Reproduce the first line of the material below and each line after it, exactly, through the line containing "create_clock -name core_clk_i", and give nothing more.
:: Provided material
File: config.mk
export PLATFORM = sky130hd
export DESIGN_NAME = asp_host
export DESIGN_NICKNAME = d
export VERILOG_FILES = /design/src/rtl/asp_pkg.sv /design/src/rtl/asp_sync.sv /design/src/rtl/asp_host.sv
export SDC_FILE = /design/constraint.sdc
export NUM_CORES = 1
export LEC_CHECK = 0
export BUFFER_PORTS_ARGS = -buffer_cell sky130_fd_sc_hd__buf_2
export CAP_MARGIN = 20
export CORE_MARGIN = 10
export CORE_UTILIZATION = 45
export CTS_CLUSTER_DIAMETER = 50
export DETAILED_ROUTE_END_ITERATION = 12
export PLACE_DENSITY_LB_ADDON = 0.05
export SYNTH_ARGS = -nofsm -noshare
export SYNTH_HDL_FRONTEND = slang
export SYNTH_SLANG_ARGS = --single-unit
File: constraint.sdc
create_clock -name core_clk_i -period 3.9 [get_ports core_clk_i]
set_input_delay 0.585 -clock core_clk_i [delete_from_list [all_inputs] [get_ports core_clk_i]]
set_output_delay 0.585 -clock core_clk_i [all_outputs]
set_load 0.05 [all_outputs]
File: src/rtl/asp_pkg.sv
// Package: constants and carriers for the asynchronous SRAM port host controller
package asp_pkg;

    // ------------------------------------------------------------
    // Geometry
    // ------------------------------------------------------------
    localparam int unsigned ADDR_W = 11;
    localparam int unsigned DATA_W = 8;
    localparam int unsigned DEPTH  = 2048;

    // ------------------------------------------------------------
    // Timing in ns, as printed for the fastest grade
    // ------------------------------------------------------------
    localparam int unsigned CLK_PERIOD_NS                = 40;
    localparam int unsigned ADDRESS_ACCESS_TIME_NS       = 70;
    localparam int unsigned SELECT_ACCESS_TIME_NS        = 70;
    localparam int unsigned OUTPUT_ENABLE_ACCESS_TIME_NS = 35;
    localparam int unsigned WRITE_PULSE_NS               = 55;
    localparam int unsigned WRITE_DATA_SETUP_NS          = 30;
    localparam int unsigned WRITE_DATA_HOLD_NS           = 5;
    localparam int unsigned SELECT_RECOVERY_TIME_NS      = 10;
    localparam int unsigned WRITE_TO_FLOAT_DELAY_NS      = 25;
    localparam int unsigned CYCLE_TIME_NS                = 70;

    // Least times round up
    localparam int unsigned RD_ACCESS_CYC =
        (ADDRESS_ACCESS_TIME_NS + CLK_PERIOD_NS - 1) / CLK_PERIOD_NS;
    localparam int unsigned WR_PULSE_CYC0 =
        (WRITE_PULSE_NS + CLK_PERIOD_NS - 1) / CLK_PERIOD_NS;
    localparam int unsigned SETUP_CYC =
        (WRITE_DATA_SETUP_NS + CLK_PERIOD_NS - 1) / CLK_PERIOD_NS;
    localparam int unsigned WR_PULSE_CYC = (WR_PULSE_CYC0 > SETUP_CYC) ? WR_PULSE_CYC0 : SETUP_CYC;
    localparam int unsigned HOLD_CYC =
        (WRITE_DATA_HOLD_NS + CLK_PERIOD_NS - 1) / CLK_PERIOD_NS;
    localparam int unsigned RECOVERY_CYC =
        (SELECT_RECOVERY_TIME_NS + CLK_PERIOD_NS - 1) / CLK_PERIOD_NS;
    localparam int unsigned FLOAT_CYC =
        (WRITE_TO_FLOAT_DELAY_NS + CLK_PERIOD_NS - 1) / CLK_PERIOD_NS;
    localparam int unsigned CNT_W = 4;

    // ------------------------------------------------------------
    // Carriers
    // ------------------------------------------------------------
    typedef struct packed {
        logic              write;
        logic [ADDR_W-1:0] addr;
        logic [DATA_W-1:0] wdata;
    } asp_req_s;

    typedef struct packed {
        logic              select_n;
        logic              out_enable_n;
        logic              write_n;
        logic [ADDR_W-1:0] addr;
    } asp_strobe_s;

    typedef enum logic [2:0] {
        ST_IDLE    = 3'b000,
        ST_RD_WAIT = 3'b001,
        ST_WR_SET  = 3'b010,
        ST_WR_HOLD = 3'b011,
        ST_RECOVER = 3'b100
    } asp_state_e;

endpackage

File: src/rtl/asp_sync.sv
// Three-stage pin synchroniser with agreement filter
`timescale 1ns/1ps
module asp_sync #(
    parameter int unsigned WIDTH = 1
) (
    // Clock and reset
    input  wire logic             core_clk_i,
    input  wire logic             reset_i,
    // Pin side
    input  wire logic [WIDTH-1:0] async_i,
    // Core side
    output logic      [WIDTH-1:0] sync_o
);

    logic [WIDTH-1:0] meta_q;
    logic [WIDTH-1:0] s2_q;
    logic [WIDTH-1:0] s3_q;

    // ------------------------------------------------------------
    // Stages
    // ------------------------------------------------------------
    always_ff @(posedge core_clk_i or posedge reset_i) begin
        if (reset_i) begin
            meta_q <= '0;
            s2_q   <= '0;
            s3_q   <= '0;
        end else begin
            meta_q <= async_i;
            s2_q   <= meta_q;
            s3_q   <= s2_q;
        end
    end

    // A bit changes only when second and third stages agree
    always_ff @(posedge core_clk_i or posedge reset_i) begin
        if (reset_i) begin
            sync_o <= '0;
        end else begin
            for (int i = 0; i < int'(WIDTH); i++) begin
                if (s2_q[i] == s3_q[i]) begin
                    sync_o[i] <= s3_q[i];
                end
            end
        end
    end

endmodule

File: src/rtl/asp_host.sv
// Host bus master that drives a byte-wide asynchronous SRAM port
//
// Operation
// - Host keeps address stable for the whole write cycle.
// - Host holds strobe high for recovery time before the next cycle.
// - Host sets write data up before write end, holds after it.
// - Host keeps output enable high during writes.
`timescale 1ns/1ps
module asp_host (
    // Clock and reset
    input  wire logic                       core_clk_i,
    input  wire logic                       reset_i,
    // User request
    input  wire logic                       req_valid_i,
    input  wire asp_pkg::asp_req_s          req_i,
    output logic                            req_ready_o,
    // User answer
    output logic                            rsp_valid_o,
    output logic [asp_pkg::DATA_W-1:0]      rsp_rdata_o,
    output logic                            rsp_write_o,
    // Supply status
    input  wire logic                       power_fail_i,
    output logic                            power_fail_o,
    // SRAM pins
    output logic [asp_pkg::ADDR_W-1:0]      sram_addr_o,
    output logic                            sram_select_n_o,
    output logic                            sram_out_enable_n_o,
    output logic                            sram_write_n_o,
    input  wire logic [asp_pkg::DATA_W-1:0] data_io_lines_i,
    output logic [asp_pkg::DATA_W-1:0]      data_io_lines_o,
    output logic                            data_io_lines_oe_o
);

    asp_pkg::asp_state_e                state_q;
    logic [asp_pkg::CNT_W-1:0]          cnt_q;
    asp_pkg::asp_req_s                  cur_q;
    asp_pkg::asp_strobe_s               pins_q;
    logic [asp_pkg::DATA_W-1:0]         rd_sync;
    logic                               pf_sync;

    function automatic logic [asp_pkg::CNT_W-1:0] cyc(input int unsigned n);
        cyc = asp_pkg::CNT_W'(n - 1);
    endfunction

    // ------------------------------------------------------------
    // Pin input crossing
    // ------------------------------------------------------------
    // Read data is launched by the device with no clock, so it is synchronised.
    // Four extra cycles of access latency are the price of a clean capture.
    asp_sync #(
        .WIDTH (asp_pkg::DATA_W + 1)
    ) u_sync (
        .core_clk_i (core_clk_i),
        .reset_i    (reset_i),
        .async_i    ({power_fail_i, data_io_lines_i}),
        .sync_o     ({pf_sync, rd_sync})
    );

    // ------------------------------------------------------------
    // Sequencer
    // ------------------------------------------------------------
    always_ff @(posedge core_clk_i or posedge reset_i) begin
        if (reset_i) begin
            state_q <= asp_pkg::ST_IDLE;
            cnt_q   <= '0;
            cur_q   <= '0;
        end else begin
            unique case (state_q)
                asp_pkg::ST_IDLE: begin
                    if (req_valid_i && !pf_sync) begin
                        cur_q <= req_i;
                        if (req_i.write) begin
                            state_q <= asp_pkg::ST_WR_SET;
                            cnt_q   <= cyc(asp_pkg::WR_PULSE_CYC);
                        end else begin
                            // Three sync stages plus the agreement stage sit on top of the access time
                            state_q <= asp_pkg::ST_RD_WAIT;
                            cnt_q   <= cyc(asp_pkg::RD_ACCESS_CYC + 4);
                        end
                    end
                end
                asp_pkg::ST_RD_WAIT: begin
                    if (cnt_q == '0) begin
                        state_q <= asp_pkg::ST_RECOVER;
                        cnt_q   <= cyc(asp_pkg::RECOVERY_CYC);
                    end else begin
                        cnt_q <= cnt_q - 1'b1;
                    end
                end
                asp_pkg::ST_WR_SET: begin
                    if (cnt_q == '0) begin
                        state_q <= asp_pkg::ST_WR_HOLD;
                        cnt_q   <= cyc(asp_pkg::HOLD_CYC);
                    end else begin
                        cnt_q <= cnt_q - 1'b1;
                    end
                end
                asp_pkg::ST_WR_HOLD: begin
                    if (cnt_q == '0) begin
                        state_q <= asp_pkg::ST_RECOVER;
                        cnt_q   <= cyc(asp_pkg::RECOVERY_CYC);
                    end else begin
                        cnt_q <= cnt_q - 1'b1;
                    end
                end
                asp_pkg::ST_RECOVER: begin
                    if (cnt_q == '0) begin
                        state_q <= asp_pkg::ST_IDLE;
                    end else begin
                        cnt_q <= cnt_q - 1'b1;
                    end
                end
                default: begin
                    state_q <= asp_pkg::ST_IDLE;
                end
            endcase
        end
    end

    // ------------------------------------------------------------
    // Strobe pins
    // ------------------------------------------------------------
    always_ff @(posedge core_clk_i or posedge reset_i) begin
        if (reset_i) begin
            pins_q <= '{select_n: 1'b1, out_enable_n: 1'b1, write_n: 1'b1, addr: '0};
        end else begin
            unique case (state_q)
                asp_pkg::ST_IDLE: begin
                    if (req_valid_i && !pf_sync) begin
                        pins_q.addr         <= req_i.addr;
                        pins_q.select_n     <= 1'b0;
                        pins_q.write_n      <= !req_i.write;
                        pins_q.out_enable_n <= req_i.write;
                    end
                end
                asp_pkg::ST_WR_SET: begin
                    if (cnt_q == '0) begin
                        // Earlier rising edge ends the write
                        pins_q.write_n <= 1'b1;
                    end
                end
                asp_pkg::ST_WR_HOLD: begin
                    if (cnt_q == '0) begin
                        pins_q.select_n <= 1'b1;
                    end
                end
                asp_pkg::ST_RD_WAIT: begin
                    if (cnt_q == '0) begin
                        pins_q.select_n     <= 1'b1;
                        pins_q.out_enable_n <= 1'b1;
                    end
                end
                asp_pkg::ST_RECOVER: begin
                    pins_q.select_n <= 1'b1;
                end
                default: begin
                    pins_q.select_n <= 1'b1;
                end
            endcase
        end
    end

    // ------------------------------------------------------------
    // Data bus drive
    // ------------------------------------------------------------
    // Host drives only with output enable high, so the bus never fights.
    always_ff @(posedge core_clk_i or posedge reset_i) begin
        if (reset_i) begin
            data_io_lines_o    <= '0;
            data_io_lines_oe_o <= 1'b0;
        end else if (state_q == asp_pkg::ST_IDLE && req_valid_i && !pf_sync && req_i.write) begin
            data_io_lines_o    <= req_i.wdata;
            data_io_lines_oe_o <= 1'b1;
        end else if (state_q == asp_pkg::ST_WR_HOLD && cnt_q == '0) begin
            data_io_lines_oe_o <= 1'b0;
        end
    end

    // ------------------------------------------------------------
    // Answer
    // ------------------------------------------------------------
    always_ff @(posedge core_clk_i or posedge reset_i) begin
        if (reset_i) begin
            rsp_valid_o <= 1'b0;
            rsp_rdata_o <= '0;
            rsp_write_o <= 1'b0;
        end else begin
            rsp_valid_o <= 1'b0;
            if (state_q == asp_pkg::ST_RD_WAIT && cnt_q == '0) begin
                rsp_valid_o <= 1'b1;
                rsp_rdata_o <= rd_sync;
                rsp_write_o <= 1'b0;
            end else if (state_q == asp_pkg::ST_WR_HOLD && cnt_q == '0) begin
                rsp_valid_o <= 1'b1;
                rsp_write_o <= 1'b1;
            end
        end
    end

    // Ready stays low under power fail, since the device ignores inputs then
    always_ff @(posedge core_clk_i or posedge reset_i) begin
        if (reset_i) begin
            req_ready_o  <= 1'b0;
            power_fail_o <= 1'b0;
        end else begin
            power_fail_o <= pf_sync;
            req_ready_o  <= (state_q == asp_pkg::ST_RECOVER && cnt_q == '0 && !pf_sync)
                         || (state_q == asp_pkg::ST_IDLE && !req_valid_i && !pf_sync);
        end
    end

    assign sram_addr_o         = pins_q.addr;
    assign sram_select_n_o     = pins_q.select_n;
    assign sram_out_enable_n_o = pins_q.out_enable_n;
    assign sram_write_n_o      = pins_q.write_n;

endmodule

== Word-level counts from Yosys, hierarchy flattened ==
Index checks and enable logic that the tools add are counted.
Cells by class
  mux-type cells: 23
  add/subtract/negate cells: 1
  eq/ne operators: 20
  bitwise logic cells: 1
  reductions and logical operators: 29
Operators with widths (number)
  3-bit two-way mux: 5
  14-bit two-way mux: 1
  4-bit two-way mux: 3
  2-bit != test, second input constant: 6
  3-bit case mux with 4 select lines: 1
  4-bit case mux with 3 select lines: 1
  1-bit logical AND: 10
  1-bit == test: 9
  3-bit AND reduction: 3
  4-bit AND reduction: 2
  2-bit nonzero test: 4
  1-bit two-way mux: 7
  3-bit by 2-bit == test with 1-bit output, second input constant: 2
  4-bit zero test: 1
  2-bit two-way mux: 2
  1-bit case mux with 2 select lines: 2
  1-bit case mux with 4 select lines: 1
  4-bit by 1-bit subtractor with 4-bit output, second input constant: 1
  3-bit by 1-bit == test with 1-bit output, second input constant: 1
  3-bit == test, second input constant: 1
  1-bit zero test: 3
  3-bit zero test: 1
  3-bit nonzero test: 1
  3-bit OR reduction: 1
  5 further kinds: 5
Storage, ports and cells
  register bits after elaboration: 78
  word-level logic and storage cells: 99

== Longest topological paths before layout ==
  word-level depth: 5
  depth in mapped cells: 7
  depth with buffers taken out: 6

== By module ==
Synthesis repeated with hierarchy kept, for this count alone.
Second synthesis, totals
  cells, all modules: 188
  area total of the unflattened synthesis: 2851.5 um^2
Modules (own cells, without submodules)
  asp_host: area each 1845.5 um^2, cells each 142, instances 1
  asp_sync: area each 1006.0 um^2, cells each 46, instances 1

== Worst setup path after synthesis ==
No wires, ideal clock.
  kind: register to register
  start: register cnt_q[0] (netlist bit)
  end: register rsp_rdata_o[0] (netlist bit)
  library setup time: 0.125 ns
  arrival: 1.992 ns
  clock period less this slack: 2.117 ns
  required time: 3.775 ns
  stages on the path, launching flop included: 7
  buffers on the path: 1
  path slack: 1.783 ns
  path through: dfrtp_1 > inv_1 > ha_1 > or3b_4 > or4b_4 > buf_6 > mux2_4
Between the ends
  word-level cells in the longest chain between the ends: 2
RTL lines
  start, declared: line asp_host.sv:35  | logic [asp_pkg::CNT_W-1:0] cnt_q;
  start signal, assigned: line asp_host.sv:74  | cnt_q <= cyc(asp_pkg::WR_PULSE_CYC);
  start signal, assigned: line asp_host.sv:78  | cnt_q <= cyc(asp_pkg::RD_ACCESS_CYC + 4);
  start signal, assigned: line asp_host.sv:85  | cnt_q <= cyc(asp_pkg::RECOVERY_CYC);
  4-bit zero test: line asp_host.sv:189  | if (state_q == asp_pkg::ST_RD_WAIT && cnt_q == '0) begin
  1-bit logical AND: line asp_host.sv:189
  end signal, assigned: line asp_host.sv:191  | rsp_rdata_o <= rd_sync;
  end, declared: line asp_host.sv:19  | output logic [asp_pkg::DATA_W-1:0] rsp_rdata_o,
No other way between the ends.
A chain may end at the register's enable or synchronous reset.

== Final worst setup path ==
  start: register cnt_q[0] (netlist bit)
  end: register rsp_rdata_o[7] (netlist bit)
Same word-level chain as after synthesis.

==> flow_summary_export.csv <==
group,metric,value,unit
status,outcome,"finished clean",
yosys,synth_warnings,0,
yosys,yosysUniqueCellTypes,40,
die,die_area,9750,sq um
routing,wirelength,5.56,mm
clocking,cts_setup_buffers,0,
global_route,antenna_found_initial,0,
yosys,syn_nets,235,
worst_setup_path,path_cells,"inv_1, ha_1, or3b_4, or4b_4, mux2_4",
pwr,total_power,3.23,mW
routing,routedWlPerCell,15.8,microns
sta,setup-tns-final,0,ns
routing,drtAntennaViolNets,0,
yosys,synth_compound_area_share,4.75,%
min_path,hold_path_class,"in -> reg",
place,place_ws,1.68,ns
worst_setup_path,worst-path-buf-inv,1,
die,chipHeight,98.7,microns
sta,setup_viol,0,
sta,fin_crit_sh,58.0,%
worst_setup_path,path_max_fanout,9,
yosys,synthAdderAreaFrac,4.13,%
worst_setup_path,cp.required,4.13,ns
routing,vias_per_cell,4.93,
place,dp.cells,336,
finish,n_antenna_cell,0,
global_route,grt_pass1_wl,9.50,mm
worst_setup_path,cp-end-kind,"flop",
finish,drive_gt1_share,37.9,%
worst_setup_path,crit_type,"reg -> reg",
finish,final_cell_count_no_fill,352,
die,ios,67,
clocking,cts_buffers,9,
sta,setup_ws,1.64,ns
yosys,synth_xor_area_share,0.314,%
sta,finalCriticalPeriod,2.26,ns
clocking,hold_buffers,0,
routing,drt_iter0_drc,55,
pwr,p_leak,1.68,nW
die,rows,28,
yosys,syn_inst,201,
yosys,synth_top_family_by_area,"simple AND/OR/NAND/NOR gates",
die,initial_utilization,46.8,%
global_route,grt_pass1_vias,1856,
yosys,synth_area,2790,sq um
sta,hold_viol,0,
sta,drv_slew,0,
place,io_buffer_count,66,
finish,syn_to_final_growth,23.0,%
clocking,cts_tree,"yes",
routing,vias,1736,
clocking,cts_max_level,3,
yosys,ys_seq_elements,78,
finish,layout_commonest_cell,"dfrtp_1",
pwr,ir_worst_vdd,0.487,mV
die,fp.dieW,98.7,microns
clocking,ctsResizeCount,0,
run,drv_cap,0,
sta,max_freq,0.442,GHz
finish,nNetsFinal,306,
yosys,yosys.area_share.simple,11.1,%
pwr,powerDensity,942,nW/um^2
place,place_congestion,0.812,
clocking,clock_path_buffers,2,
finish,final_cell_mix,"75 x dfrtp_1, 66 x buf_2, 39 x nand2_1",
worst_setup_path,cp.arrival,2.49,ns
sta,hold_slack,0.337,ns
sta,fin_worst_skew,0.0103,ns
sta,rsz0062_at_grt,"no",
worst_setup_path,start_kind,"flop",
yosys,synth-seq-area-share,70.1,%
routing,drc,0,
clocking,cts.sinks,78,
clocking,clockRootBuffer,"clkbuf_8",
worst_setup_path,critPathMaxStageDelay,0.65,ns
clocking,clk_pin_slew,0.08,ns
clocking,clk_latency,0.35,ns
global_route,grt_start_max_net_pins,50,
global_route,grtUsageTotal,12.2,%
yosys,synthMuxAreaShare,7.89,%
global_route,overflow,0,
worst_setup_path,crit_family,"simple AND/OR/NAND/NOR gates",
sta,tightest_slew,0.936,ns
yosys,avgSynthCellArea,13.9,sq um
worst_setup_path,cp_slowest_cell,"or4b_4",
sta,max-slew-margin-rel,37.4,%
die,core,5960,sq um
place,hpwl,3.91,mm
routing,dr.pass1.iters,4,
## flip-flops by register name, indices dropped and copies added, names as in the netlist, 3 cells and up
name,flops
sram_addr_o,11
data_io_lines_o,8
u_sync.s3_q,9
u_sync.sync_o,9
rsp_rdata_o,8
cnt_q,4
u_sync.meta_q,9
state_q,3
u_sync.s2_q,9
## cell usage after synthesis (all sizes together)
cell type | count | area, sq um
a21oi | 4 | 20.0
xnor2 | 1 | 8.76
clkbuf | 6 | 22.5
or2 | 1 | 6.26
or2b | 1 | 7.51
dfstp | 3 | 78.8
inv | 4 | 15.0
nor2b | 2 | 12.5
nand3 | 3 | 15.0
o211ai | 2 | 15.0
nand4b | 1 | 8.76
o21ai | 5 | 25.0
or4b | 1 | 13.8
a22o | 1 | 8.76
a2111oi | 1 | 8.76
nor3b | 3 | 22.5
ha | 2 | 25.0
dfrtp | 75 | 1880
nand2b | 1 | 6.26
maj3 | 9 | 90.1
a31oi | 1 | 6.26
or3b | 1 | 11.3
nor4b | 1 | 8.76
o311ai | 1 | 8.76
nand3b | 1 | 7.51
o32a | 1 | 10.0
o31ai | 1 | 7.51
o22ai | 1 | 6.26
mux2 | 16 | 210
o21bai | 1 | 7.51
buf | 1 | 11.3
nor2 | 4 | 15.0
nand4bb | 1 | 11.3
a221oi | 1 | 8.76
nor4 | 1 | 6.26
mux2i | 1 | 10.0
nor3 | 2 | 10.0
nand2 | 39 | 146
## metal layers
metal / vias up / GRT usage [%] / routed length [microns] / part of all wire (%)
met1: 852 / 14.2 / 2330 / 42
li1: 823 / - / - / -
met2: 52 / 18.8 / 2740 / 49
met4: 0 / 4.63 / 94 / 1.7
met3: 9 / 6.28 / 394 / 7.1
met5: - / 0 / 0 / 0
## report_power, final
part / switching [mW] / internal (mW)
Clock: 0.282 / 0.428
Combinational: 0.921 / 0.386
Sequential: 0.168 / 1.05
Total: 1.37 / 1.86
## metrics by stage
| stage | area (sq um) | util, % |
|---|---|---|
| final | 3430 | 57.6 |
| after detailed placement | 3190 | 53.6 |
| after global routing | 3430 | 57.6 |
| after CTS | 3430 | 57.6 |
| after global placement | 3190 | 53.6 |
| after floorplan | 2790 | - |
## cell type report
| cell class | count | area, sq um |
|---|---|---|
| fillers | 506 | 2520 |
| flip-flops and latches | 78 | 1960 |
| multi-input cells | 112 | 791 |
| clock buffers | 11 | 131 |
| repair buffers | 67 | 338 |
| inverters | 4 | 16.3 |
| clock inverters | 5 | 106 |
| well taps | 75 | 93.8 |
::::
#### [Result]
File: config.mk
export PLATFORM = sky130hd
export DESIGN_NAME = asp_host
export DESIGN_NICKNAME = d
export VERILOG_FILES = /design/src/rtl/asp_pkg.sv /design/src/rtl/asp_sync.sv /design/src/rtl/asp_host.sv
export SDC_FILE = /design/constraint.sdc
export NUM_CORES = 1
export LEC_CHECK = 0
export BUFFER_PORTS_ARGS = -buffer_cell sky130_fd_sc_hd__buf_2
export CAP_MARGIN = 20
export CORE_MARGIN = 10
export CORE_UTILIZATION = 45
export CTS_CLUSTER_DIAMETER = 50
export DETAILED_ROUTE_END_ITERATION = 12
export PLACE_DENSITY_LB_ADDON = 0.05
export SYNTH_ARGS = -nofsm -noshare
export SYNTH_HDL_FRONTEND = slang
export SYNTH_SLANG_ARGS = --single-unit
File: constraint.sdc
create_clock -name core_clk_i -period 3.9 [get_ports core_clk_i]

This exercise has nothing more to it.